ライドの襟首を掴む。そしてそのまま持ち上げた。
ライドの口から絶えず血が流れ落ちる。
その瞳には――
悔しさ。そして恐怖。二つが混じっていた。
「俺は……俺は、こんな……」
アーガは最後まで聞かなかった。
ライドを引きずり――
そのまま採掘場付近まで戻っていく。そこでは、まだ戦闘が完全には終わっていなかった。

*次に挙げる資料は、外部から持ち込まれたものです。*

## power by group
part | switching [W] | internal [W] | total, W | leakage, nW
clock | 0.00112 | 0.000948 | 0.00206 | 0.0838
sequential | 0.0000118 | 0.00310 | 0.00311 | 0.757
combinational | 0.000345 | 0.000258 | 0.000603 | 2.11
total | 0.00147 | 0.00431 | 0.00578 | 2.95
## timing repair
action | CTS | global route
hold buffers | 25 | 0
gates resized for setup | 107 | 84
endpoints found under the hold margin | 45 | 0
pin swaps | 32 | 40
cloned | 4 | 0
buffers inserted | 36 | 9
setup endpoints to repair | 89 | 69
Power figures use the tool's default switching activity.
--- src/rtl/pcs_pkg.sv ---
/*
 * Constants for the command and status registers of a PCI function's
 * configuration header: offsets, bit positions, write masks and reset values.
 * Assumes the configuration decoder of the bus interface presents byte
 * addresses within the 256-byte configuration space of this function.
 */
package pcs_pkg;

	// Byte offset of the dword holding command (low half) and status (high half).
	localparam logic [7:0] PCS_CMD_STAT_OFS = 8'h04;

	// Command register bit positions.
	localparam int PCS_CMD_IO = 0;
	localparam int PCS_CMD_MEM = 1;
	localparam int PCS_CMD_MST = 2;
	localparam int PCS_CMD_MWI = 4;
	localparam int PCS_CMD_PERR = 6;
	localparam int PCS_CMD_SERR = 8;

	// Status register bit positions.
	localparam int PCS_ST_CAP = 4;
	localparam int PCS_ST_DPD = 8;
	localparam int PCS_ST_DEVSEL = 9;
	localparam int PCS_ST_STA = 11;
	localparam int PCS_ST_RTA = 12;
	localparam int PCS_ST_RMA = 13;
	localparam int PCS_ST_SSE = 14;
	localparam int PCS_ST_DPE = 15;

	// Values after reset.
	localparam logic [15:0] PCS_CMD_RESET = 16'h0000;
	localparam logic [15:0] PCS_STAT_RESET = 16'h0000;

	// Writable command bits for the master-capable and target-only variants.
	localparam logic [15:0] PCS_CMD_WMASK_MST = 16'h0157;
	localparam logic [15:0] PCS_CMD_WMASK_TGT = 16'h0153;
	// Command bits that are never implemented.
	localparam logic [15:0] PCS_CMD_UNIMPL = 16'h02a8;

	// Write-one-to-clear status flags for each variant.
	localparam logic [15:0] PCS_STAT_W1C_MST = 16'hf900;
	localparam logic [15:0] PCS_STAT_W1C_TGT = 16'hc900;
	// Capability bits that read as zero.
	localparam logic [15:0] PCS_STAT_NOSUP = 16'h00e0;

	// Fixed device-select decode timing reported in status bits 9-10.
	localparam logic [1:0] PCS_DEVSEL_TIMING = 2'h1;

	// Cycles from a taken configuration request to its completion pulse.
	localparam int PCS_CFG_LATENCY = 1;

endpackage

--- src/rtl/pcs_cmd_status.sv ---
/*
 * Command and status registers of a PCI function, with the gating that the
 * command bits apply to target claims, master requests and the system error
 * line, and the hardware-set status flags. Assumes the bus interface decodes
 * configuration cycles into single-cycle read and write strobes on clk, and
 * reports its own events as single-cycle pulses on the same clock.
 */
module pcs_cmd_status
	import pcs_pkg::*;
#(
	parameter bit MASTER_CAPABLE = 1'b1
) (
	input wire logic clk,
	input wire logic reset_n,
	input wire logic cfg_wr,
	input wire logic cfg_rd,
	input wire logic [7:0] cfg_addr,
	input wire logic [3:0] cfg_be,
	input wire logic [31:0] cfg_wdata,
	output logic [31:0] cfg_rdata,
	output logic cfg_done,
	input wire logic io_hit,
	input wire logic mem_hit,
	input wire logic mst_req,
	input wire logic mwi_req,
	input wire logic serr_req,
	input wire logic tgt_abort_ev,
	input wire logic perr_det_ev,
	input wire logic mst_dperr_ev,
	input wire logic mst_rx_tabort_ev,
	input wire logic mst_rx_mabort_ev,
	output logic io_claim,
	output logic mem_claim,
	output logic mst_grant_ok,
	output logic mwi_ok,
	output logic perr_report_en,
	output logic serr_o,
	output logic serr_oe,
	output logic func_disabled
);

	localparam logic [15:0] CMD_WMASK = MASTER_CAPABLE ? PCS_CMD_WMASK_MST : PCS_CMD_WMASK_TGT;
	localparam logic [15:0] STAT_MASK = MASTER_CAPABLE ? PCS_STAT_W1C_MST : PCS_STAT_W1C_TGT;
	// Completion latency, held locally so the check below can use it as a plain delay.
	localparam int CFG_LAT = PCS_CFG_LATENCY;

	logic [15:0] command;
	logic [15:0] flags;
	logic [15:0] status;
	logic [15:0] stat_fixed;
	logic [15:0] stat_set;
	logic [15:0] stat_clr;
	logic hit;
	logic cmd_we;

	////////////////////////////////////////////////////////////////////////////
	// Configuration access decode

	// Only the command/status dword is mapped here; every other offset is
	// answered with zero so the bus never hangs on a reserved location.
	assign hit = cfg_addr[7:2] == PCS_CMD_STAT_OFS[7:2];
	assign cmd_we = cfg_wr && hit && (cfg_be[1:0] != 2'h0);

	pcs_cmd_reg #(
		.WMASK(CMD_WMASK)
	) u_cmd (
		.clk(clk),
		.reset_n(reset_n),
		.we(cmd_we),
		.be(cfg_be[1:0]),
		.wdata(cfg_wdata[15:0]),
		.command(command)
	);

	////////////////////////////////////////////////////////////////////////////
	// Status flags

	// Each flag is set by its own hardware event only.
	always_comb begin
		stat_set = 16'h0000;
		stat_set[PCS_ST_DPD] = mst_dperr_ev && command[PCS_CMD_PERR];
		stat_set[PCS_ST_STA] = tgt_abort_ev;
		stat_set[PCS_ST_RTA] = mst_rx_tabort_ev;
		stat_set[PCS_ST_RMA] = mst_rx_mabort_ev;
		stat_set[PCS_ST_SSE] = serr_oe;
		stat_set[PCS_ST_DPE] = perr_det_ev;
	end

	// Writes to the status half only ever clear; ones in read-only places vanish.
	always_comb begin
		stat_clr = 16'h0000;
		if (cfg_wr && hit) begin
			stat_clr[7:0] = cfg_be[2] ? cfg_wdata[23:16] : 8'h00;
			stat_clr[15:8] = cfg_be[3] ? cfg_wdata[31:24] : 8'h00;
		end
	end

	pcs_w1c_flags #(
		.MASK(STAT_MASK)
	) u_flags (
		.clk(clk),
		.reset_n(reset_n),
		.set(stat_set),
		.clr(stat_clr),
		.flags(flags)
	);

	// Capability list present; 66 MHz, user-definable features and fast back-to-back stay zero.
	always_comb begin
		stat_fixed = 16'h0000;
		stat_fixed[PCS_ST_CAP] = 1'b1;
		stat_fixed[PCS_ST_DEVSEL +: 2] = PCS_DEVSEL_TIMING;
	end

	assign status = (flags | stat_fixed) & ~PCS_STAT_NOSUP;

	////////////////////////////////////////////////////////////////////////////
	// Read data and completion

	// Reads return one cycle later; unmapped offsets return zero.
	always_ff @(posedge clk) begin
		if (!reset_n) begin
			cfg_rdata <= 32'h00000000;
		end else if (cfg_rd) begin
			cfg_rdata <= hit ? {status, command} : 32'h00000000;
		end
	end

	// Every access completes, mapped or not, so configuration stays reachable.
	always_ff @(posedge clk) begin
		if (!reset_n) begin
			cfg_done <= 1'b0;
		end else begin
			cfg_done <= cfg_rd || cfg_wr;
		end
	end

	////////////////////////////////////////////////////////////////////////////
	// Gating of target claims

	// A clear enable blocks the claim; this is what makes an all-zero command
	// disconnect the function while leaving configuration untouched.
	always_ff @(posedge clk) begin
		if (!reset_n) begin
			io_claim <= 1'b0;
			mem_claim <= 1'b0;
		end else begin
			io_claim <= io_hit && command[PCS_CMD_IO];
			mem_claim <= mem_hit && command[PCS_CMD_MEM];
		end
	end

	////////////////////////////////////////////////////////////////////////////
	// Gating of master requests

	// The target-only variant never stores bit 2, so it never grants.
	always_ff @(posedge clk) begin
		if (!reset_n) begin
			mst_grant_ok <= 1'b0;
			mwi_ok <= 1'b0;
		end else begin
			mst_grant_ok <= mst_req && command[PCS_CMD_MST];
			mwi_ok <= mwi_req && command[PCS_CMD_MST] && command[PCS_CMD_MWI];
		end
	end

	////////////////////////////////////////////////////////////////////////////
	// Parity reporting and system error line

	// The error line is open drain: it is only ever pulled low.
	always_ff @(posedge clk) begin
		if (!reset_n) begin
			perr_report_en <= 1'b0;
			serr_o <= 1'b0;
			serr_oe <= 1'b0;
		end else begin
			perr_report_en <= command[PCS_CMD_PERR];
			serr_o <= 1'b0;
			serr_oe <= serr_req && command[PCS_CMD_SERR];
		end
	end

	////////////////////////////////////////////////////////////////////////////
	// Disconnect indication

	// Lets the bus logic idle every engine at once when command is zero.
	always_ff @(posedge clk) begin
		if (!reset_n) begin
			func_disabled <= 1'b1;
		end else begin
			func_disabled <= command == 16'h0000;
		end
	end
endmodule

--- src/rtl/pcs_cmd_reg.sv ---
/*
 * Command register storage with per-byte write enables and a mask of the
 * bits that are implemented. Assumes the caller has already decoded the
 * register's address; write strobes come from logic on the same clock.
 */
module pcs_cmd_reg
	import pcs_pkg::*;
#(
	parameter logic [15:0] WMASK = PCS_CMD_WMASK_MST
) (
	input wire logic clk,
	input wire logic reset_n,
	input wire logic we,
	input wire logic [1:0] be,
	input wire logic [15:0] wdata,
	output logic [15:0] command
);

	// Masked bits take zero on a write, so unimplemented controls stay clear.
	always_ff @(posedge clk) begin
		if (!reset_n) begin
			command <= PCS_CMD_RESET;
		end else if (we) begin
			if (be[0]) begin
				command[7:0] <= wdata[7:0] & WMASK[7:0];
			end
			if (be[1]) begin
				command[15:8] <= wdata[15:8] & WMASK[15:8];
			end
		end
	end

endmodule

--- src/rtl/pcs_w1c_flags.sv ---
/*
 * Status flags that hardware sets and software clears by writing one.
 * Assumes set and clear vectors are single-cycle terms on the same clock.
 */
module pcs_w1c_flags
	import pcs_pkg::*;
#(
	parameter logic [15:0] MASK = PCS_STAT_W1C_MST
) (
	input wire logic clk,
	input wire logic reset_n,
	input wire logic [15:0] set,
	input wire logic [15:0] clr,
	output logic [15:0] flags
);

	// One flop per implemented bit; set beats clear so no event is lost.
	for (genvar i = 0; i < 16; i++) begin : g_bit
		if (MASK[i]) begin : g_impl
			always_ff @(posedge clk) begin
				if (!reset_n) begin
					flags[i] <= PCS_STAT_RESET[i];
				end else if (set[i]) begin
					flags[i] <= 1'b1;
				end else if (clr[i]) begin
					flags[i] <= 1'b0;
				end
			end
		end else begin : g_none
			assign flags[i] = 1'b0;
		end
	end

endmodule

--- config.mk ---
export PLATFORM = sky130hd
export DESIGN_NAME = pcs_cmd_status
export DESIGN_NICKNAME = d
export VERILOG_FILES = /design/src/rtl/pcs_pkg.sv /design/src/rtl/pcs_cmd_status.sv /design/src/rtl/pcs_cmd_reg.sv /design/src/rtl/pcs_w1c_flags.sv
export SDC_FILE = /design/constraint.sdc
export NUM_CORES = 1
export LEC_CHECK = 0
export BUFFER_PORTS_ARGS = -buffer_cell sky130_fd_sc_hd__buf_4
export CORE_ASPECT_RATIO = 0.6
export CORE_MARGIN = 1.5
export CORE_UTILIZATION = 40
export DETAILED_ROUTE_END_ITERATION = 12
export PLACE_DENSITY = 0.78
export RECOVER_POWER = 25
export SKIP_LAST_GASP = 1
export SLEW_MARGIN = 0
export SYNTH_ARGS = -nofsm -noshare
export SYNTH_HDL_FRONTEND = slang
export SYNTH_SLANG_ARGS = --single-unit
export TNS_END_PERCENT = 20
--- constraint.sdc ---
create_clock -name clk -period 1.73 [get_ports clk]
set_clock_uncertainty 0.2 [all_clocks]
set_input_delay 0.173 -clock clk [delete_from_list [all_inputs] [get_ports clk]]
set_output_delay 0.173 -clock clk [all_outputs]
set_load 0.01 [all_outputs]
==> impl_metrics.yaml <==
sta:
  fin_crit_ps: 1600
  period_share_pct: 92.3
  rsz0062_at_grt: "no"
  setup_violations: 0
  drv_slew: 0
  fmax_ghz: 0.626
  whs_ps: 16.8
  finalSetupTns_ps: 0
  hold_viol: 0
min_path:
  hp-class: "in2reg"
yosys:
  synth_seq_area_share_pct: 46.9
  synth_cells: 156
  yosys_warnings: 0
  syn_area_um2: 1410
  yosys_register_bits: 33
  synth.avg_cell_area_um2: 9.02
  ys_types: 24
pwr:
  combPwrFrac_pct: 11.4
  swShare_pct: 21.9
  p_int_uw: 1230
  seqPwrFrac_pct: 49.2
  leakage_uw: 0.000982
  vdd_ir_drop_max_v: 0.000393
  p_sw_uw: 345
  pwr-share-clk_pct: 39.4
  powerDensity_nw_per_um2: 757
clock_network:
  cts_root_buf: "clkbuf_8"
  clk_latency_ps: 270
  htreeDepth: 2
  cts_sinks: 33
  clockBufferDepth: 2
  cts_tree: "built"
  cts_buffers: 5
  path_clk_slew_ps: 60
critical_path:
  critical_path_class: "in2reg"
  cp-start-kind: "input port"
  crit_required_ps: 1690
  critPathMaxFanout: 6
  timing.reg2reg.setup_slack_ps: 190
  crit_arrival_ps: 1550
  cp-end-kind: "flop"
cells_and_area:
  drive_gt1_share_pct: 26.6
  num_antenna_cells: 0
  finalNonFillerCells: 278
  seq_area_um2: 661
  syn_to_final_growth_pct: 47.6
  multi_input_area_um2: 597
  fillers: 304
  final_nets: 290
global_route:
  grt_usage_pct: 17.9
  grt_pass1_vias: 1113
  antenna_found_initial: 0
  overflow: 0
  grt_pass1_wl_um: 5290
  grt_max_degree: 51
detailed_routing:
  vias_per_cell: 4.57
  wl_um: 3450
  dr_total_vias: 1270
  wl_per_cell_um: 12.4
  ant_nets: 0
  drt_iter0_drc: 60
  firstDrtPassIters: 4
  drc_errors: 0
floorplanning:
  core_um2: 3300
  die_y_um: 49.0
  die_x_um: 79.6
  start_util_pct: 42.6
  pin_count: 99
  die-area_um2: 3900
  num_rows: 16
flow_run:
  cap_violations: 0
placement:
  placed_cells: 245
  dp.final_hpwl_um: 2180
  io_buffers: 56
  gp_congestion: 0.699
status:
  status: "finished, final reports clean"
layout make-up:
class | count | area share, %
clock buffers | 7 | 4.64
clock inverters | 1 | 0.241
inverters | 6 | 1.08
multi-input cells | 105 | 28.7
flip-flops and latches | 33 | 31.8
well taps | 45 | 2.71
repair buffers | 81 | 30.8
worst max-delay path, stage by stage:
cell,delay [ps]
buf_4,120
nor4_4,280
and4_4,310
a31oi_1,100
dlygate4sd3_1,570
path summary, 6_finish.rpt:
path | to | start | depth (start not counted)
max | u_flags.flags[12]$_SDFFE_PN0P_ | cfg_addr[4] | 5
min | u_cmd.command[8]$_SDFFE_PN0P_ | cfg_be[1] | 3
max reg2reg | u_flags.flags[8]$_SDFFE_PN0P_ | u_cmd.command[6]$_SDFFE_PN0P_ | 4
min reg2reg | mwi_ok$_SDFF_PN0_ | u_cmd.command[4]$_SDFFE_PN0P_ | 2
per-stage QoR:
stage	worst slack (ps)	cell area (um2)	power (uW)	util, %
detailed placement	197	1760	925	53.1
CTS	16.1	2090	1580	63.2
global placement	232	1760	923	53.1
global route	91.2	2080	1630	62.9
finish	133	2080	1570	62.9
floorplan	470	1480	883	-
layer usage:
| layer | wire (um) | GRT usage, % | vias to the layer above |
|---|---|---|---|
| met1 | 1600 | 23.6 | 575 |
| li1 | - | - | 646 |
| met5 | 0 | 0 | - |
| met2 | 1550 | 28.0 | 49 |
| met4 | 0 | 2.63 | 0 |
| met3 | 293 | 7.29 | 0 |
power by group through the flow:
stage          sequential (uW)  clock (uW)  combinational, uW
4_1_cts                    773         634                174
3_3_place_gp               790           0                133
6_report                   773         620                179
5_1_grt                    774         663                194
2_1_floorplan              790           0               93.3
3_5_place_dp               790           0                134
cell usage in the layout, fill, tap and decap left out, drive strengths merged, types with 2 or more instances in the layout:
cell type / n
nand4: 2
o21ai: 18
dlygate4sd3: 23
inv: 6
nand3: 12
clkbuf: 19
and3: 4
conb: 19
mux2i: 6
a31oi: 6
buf: 46
nand3b: 13
nand2: 17
dfxtp: 33
flip-flops by register name (all words and copies together) (netlist names):
register,flops
cfg_done,1
cfg_rdata,13
func_disabled,1
io_claim,1
mem_claim,1
mst_grant_ok,1
mwi_ok,1
perr_report_en,1
serr_oe,1
u_cmd.command,6
u_flags.flags,6
cell families after synthesis:
group	share of synthesized area [%]
simple gates	22.3
flops	46.9
other cells	0.266
buf+inv	15.6
compound gates	10.7
mux	4.27
cell usage after synthesis, drive strengths merged:
cell | instances | area, um2
and4 | 1 | 10.0
conb | 1 | 3.75
nand2 | 17 | 63.8
or4 | 1 | 7.51
nor2b | 1 | 6.26
nand4 | 2 | 18.8
nor2 | 1 | 3.75
dfxtp | 33 | 661
mux2i | 6 | 60.1
o21ai | 18 | 90.1
o31ai | 1 | 7.51
o21a | 1 | 7.51
a21o | 1 | 7.51
inv | 6 | 22.5
a31oi | 6 | 37.5
and3 | 4 | 25.0
nand3b | 13 | 97.6
clkbuf | 8 | 30.0
nand3 | 12 | 60.1
nor4 | 1 | 21.3
buf | 22 | 166
repair_timing:
action                                  in CTS  in global routing
endpoints found under the hold margin       18                  0
endpoints found under the setup margin       0                  4
resized for setup                            0                  1
buffers inserted                             0                  2
hold buffers                                23                  0
No activity file was read; power rests on OpenSTA's default activity.
**src/common/reset_cause_pkg.sv**
```systemverilog
// Purpose: Shared constants for the reset cause recorder.
// Assumes: One 20 MHz system clock.
// Notes: Option byte addresses are flash byte addresses.
package reset_cause_pkg;
    localparam int CauseWidth = 8;
    localparam int TrapBit = 7;
    localparam int WatchdogBit = 4;
    localparam int SupplyBit = 0;
    localparam logic [7:0] CauseReset = 8'h00;
    localparam logic [7:0] IllegalOpcode = 8'hFF;
    localparam logic [17:0] OptByteFirst = 18'h0_00C0;
    localparam logic [17:0] OptByteSupply = 18'h0_00C1;
    localparam int OptByteCount = 4;
    localparam int LevelLsb = 2;
    localparam int LevelWidth = 2;
    localparam int OcdEnableBit = 7;
    localparam logic [7:0] OptByteReset = 8'hFF;
    typedef enum logic [1:0] {
        LOAD_ADDR,
        LOAD_WAIT,
        RUN
    } load_state_t;
endpackage : reset_cause_pkg

```
**src/design/option_byte_store.sv**
```systemverilog
// Purpose: Holds the four configuration bytes read at reset.
// Assumes: One byte written every second cycle during the load sequence.
// Notes: Read data comes from a register.
`timescale 1ns/100ps
`default_nettype none
module option_byte_store
    import reset_cause_pkg::*;
(
    input wire logic clock, // System clock.
    input wire logic rst_n, // Asynchronous reset, active low.
    input wire logic writeEn, // Store a byte.
    input wire logic [1:0] writeIdx, // Byte index.
    input wire logic [7:0] writeData, // Byte value.
    input wire logic [1:0] readIdx, // Byte index to read.
    output logic [7:0] readData // Registered read data.
);
    logic [7:0] mem_r [OptByteCount];
    logic [7:0] readData_nxt;

    // Read path is registered so the store looks like a small memory.
    always_comb begin
        readData_nxt = mem_r[readIdx];
    end

    // Each entry takes its byte when selected.
    for (genvar i = 0; i < OptByteCount; i++) begin : g_entry
        always_ff @(posedge clock or negedge rst_n) begin
            if (!rst_n) begin
                mem_r[i] <= OptByteReset;
            end else if (writeEn && writeIdx == 2'(i)) begin
                mem_r[i] <= writeData;
            end
        end
    end

    always_ff @(posedge clock or negedge rst_n) begin
        if (!rst_n) begin
            readData <= OptByteReset;
        end else begin
            readData <= readData_nxt;
        end
    end
endmodule : option_byte_store
`default_nettype wire

```
**src/design/reset_cause_recorder.sv**
```systemverilog
// Purpose: Records the cause of the latest internal reset and runs the supply monitor.
// Assumes: Supply comparisons arrive as synchronous level inputs; flash answers in one cycle.
// Notes: rst_n is the external reset input and also the data-retention loss reset.
//
// Function
// - Cause byte: opcode trap bit 7, watchdog bit 4, supply bit 0, rest zero.
// - Cause byte is read only whole; writes have no effect.
// - A byte read returns flags then clears all three.
// - External reset or data-retention loss clears all three flags.
// - Executing opcode FFH resets and sets the trap flag, others held.
// - No opcode trap reset while an emulator or debugger is attached.
// - Watchdog reset sets watchdog flag, other flags held.
// - Supply monitor reset sets supply flag, other flags held.
// - Flags survive internal resets while supply stays above retention limit.
// - Power-up reset held until supply exceeds selected rise level.
// - Reset asserted whenever supply drops below selected fall level.
// - Threshold pair chosen among four levels by a field of byte 000C1H.
// - Configuration bytes 000C0H to 000C3H loaded on power-up and every reset.
`timescale 1ns/100ps
`default_nettype none
module reset_cause_recorder
    import reset_cause_pkg::*;
(
    input wire logic clock, // System clock, 20 MHz.
    input wire logic rst_n, // External reset or retention loss, active low.
    input wire logic causeRead, // Byte-wide read strobe of the cause register.
    output logic [7:0] causeData, // Registered cause byte read data.
    input wire logic opcodeValid, // An opcode is being executed.
    input wire logic [7:0] opcodeByte, // The opcode byte being executed.
    input wire logic debugActive, // Emulator or on-chip debugger attached.
    input wire logic watchdogOverflow, // Watchdog unit overflow pulse.
    input wire logic [3:0] supplyAboveRise, // Rise comparators, one per level.
    input wire logic [3:0] supplyBelowFall, // Fall comparators, one per level.
    output logic [17:0] flashAddr, // Configuration byte address.
    output logic flashRead, // Configuration byte read strobe.
    input wire logic [7:0] flashData, // Configuration byte, one cycle later.
    output logic internalReset, // Internal reset to the core, active high.
    output logic [1:0] supplyLevel, // Applied supply threshold selection.
    output logic debugEnable // Applied on-chip debug enable.
);
    logic [7:0] cause_r;
    logic [7:0] cause_nxt;
    logic [7:0] causeData_nxt;
    load_state_t state_r;
    load_state_t state_nxt;
    logic [1:0] idx_r;
    logic [1:0] idx_nxt;
    logic powerGood_r;
    logic powerGood_nxt;
    logic internalReset_nxt;
    logic [17:0] flashAddr_nxt;
    logic flashRead_nxt;
    logic [1:0] supplyLevel_nxt;
    logic debugEnable_nxt;
    logic [7:0] storeData;
    logic [1:0] level;
    logic trapHit;
    logic supplyTrip;
    logic coreReset;

    // The store keeps the loaded bytes; byte 1 carries the level, byte 3 debug.
    option_byte_store u_store (
        .clock(clock),
        .rst_n(rst_n),
        .writeEn(state_r == LOAD_WAIT),
        .writeIdx(idx_r),
        .writeData(flashData),
        .readIdx(OptByteSupply[1:0]),
        .readData(storeData)
    );

    // level field
    // Level is taken from the applied copy so a reload cannot glitch it.
    assign level = supplyLevel;

    // debug suppression
    // The trap only fires outside debug so breakpoints on FFH stay usable.
    assign trapHit = opcodeValid && (opcodeByte == IllegalOpcode) && !debugActive;

    assign supplyTrip = powerGood_r && supplyBelowFall[level];

    // Any of these restarts the core; each also sets its own flag in the record.
    assign coreReset = trapHit || watchdogOverflow || supplyTrip;

    // Cause flags: set wins over the clear from a read in the same cycle.
    always_comb begin
        cause_nxt = cause_r;
        if (causeRead) begin
            cause_nxt = CauseReset;
        end
        if (trapHit) begin
            cause_nxt[TrapBit] = 1'b1;
        end
        if (watchdogOverflow) begin
            cause_nxt[WatchdogBit] = 1'b1;
        end
        if (supplyTrip) begin
            cause_nxt[SupplyBit] = 1'b1;
        end
        cause_nxt = cause_nxt & ((8'h01 << TrapBit) | (8'h01 << WatchdogBit) | (8'h01 << SupplyBit));
        causeData_nxt = causeRead ? cause_r : causeData;
    end

    always_ff @(posedge clock or negedge rst_n) begin
        if (!rst_n) begin
            cause_r <= CauseReset;
            causeData <= CauseReset;
        end else begin
            cause_r <= cause_nxt;
            causeData <= causeData_nxt;
        end
    end

    // Load sequencer and supply monitor; reset held until both are done.
    always_comb begin
        state_nxt = state_r;
        idx_nxt = idx_r;
        powerGood_nxt = powerGood_r;
        flashRead_nxt = 1'b0;
        flashAddr_nxt = flashAddr;
        supplyLevel_nxt = supplyLevel;
        debugEnable_nxt = debugEnable;
        case (state_r)
            LOAD_ADDR: begin
                flashRead_nxt = 1'b1;
                flashAddr_nxt = OptByteFirst + 18'(idx_r);
                state_nxt = LOAD_WAIT;
            end
            LOAD_WAIT: begin
                if (idx_r == 2'(OptByteCount - 1)) begin
                    // level applied
                    // The level byte comes back from the store, so both settings switch together.
                    supplyLevel_nxt = storeData[LevelLsb +: LevelWidth];
                    debugEnable_nxt = flashData[OcdEnableBit];
                    state_nxt = RUN;
                end else begin
                    state_nxt = LOAD_ADDR;
                end
                idx_nxt = idx_r + 2'd1;
            end
            RUN: begin
                if (!powerGood_r && supplyAboveRise[level]) begin
                    powerGood_nxt = 1'b1;
                end
                // Any core reset re-reads the configuration before running.
                if (coreReset) begin
                    state_nxt = LOAD_ADDR;
                    idx_nxt = 2'd0;
                    powerGood_nxt = !supplyTrip;
                end
            end
            default: begin
                state_nxt = LOAD_ADDR;
                idx_nxt = 2'd0;
            end
        endcase
        internalReset_nxt = (state_nxt != RUN) || !powerGood_nxt;
    end

    always_ff @(posedge clock or negedge rst_n) begin
        if (!rst_n) begin
            state_r <= LOAD_ADDR;
            idx_r <= 2'd0;
            powerGood_r <= 1'b0;
            internalReset <= 1'b1;
            flashAddr <= OptByteFirst;
            flashRead <= 1'b0;
            supplyLevel <= 2'b00;
            debugEnable <= 1'b0;
        end else begin
            state_r <= state_nxt;
            idx_r <= idx_nxt;
            powerGood_r <= powerGood_nxt;
            internalReset <= internalReset_nxt;
            flashAddr <= flashAddr_nxt;
            flashRead <= flashRead_nxt;
            supplyLevel <= supplyLevel_nxt;
            debugEnable <= debugEnable_nxt;
        end
    end
endmodule : reset_cause_recorder
`default_nettype wire

```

一部の吸血鬼。そして最後まで『血祭』を信じ続ける者たち。
彼らは今も抵抗している。鉱夫と反抗者たちも入り乱れ、各所で激しい戦いが続いていた。
その中へ――
アーガが現れた。高い場所まで歩いていく。
そして。掴んでいたライドを、そのまま下へ放り投げた。
ドサッ!
ボロボロになったライドの身体が、全員の目の前へ落ちた。
その瞬間。誰もが動きを止めた。アーガは高所に立ったまま、採掘場全体へ響く声で言った。
「吸血鬼の頭は、ここにいる」
「もう戦う必要はない」
静寂。採掘場全体が、完全に静まり返った。今まで抵抗していた『血祭』の者たちは――
地面に倒れたライドを見た瞬間。ついに戦意を完全に失った。誰かの手から武器が落ちた。
カラン、と乾いた音が響く。
一人が膝をつく。また一人が、その場へ座り込む。中には呆然とアーガを見上げる者もいた。まるで信じられないようだった。
二年間。
嵐湾城を陰から支配し続けていた、本当の吸血鬼の頭目。
そのライドが――
本当に敗れた。遠くでは今も火が燃えていた。揺れる炎が夜空を照らしている。
だが。戦いの音だけは――
ようやく少しずつ。静かになっていった。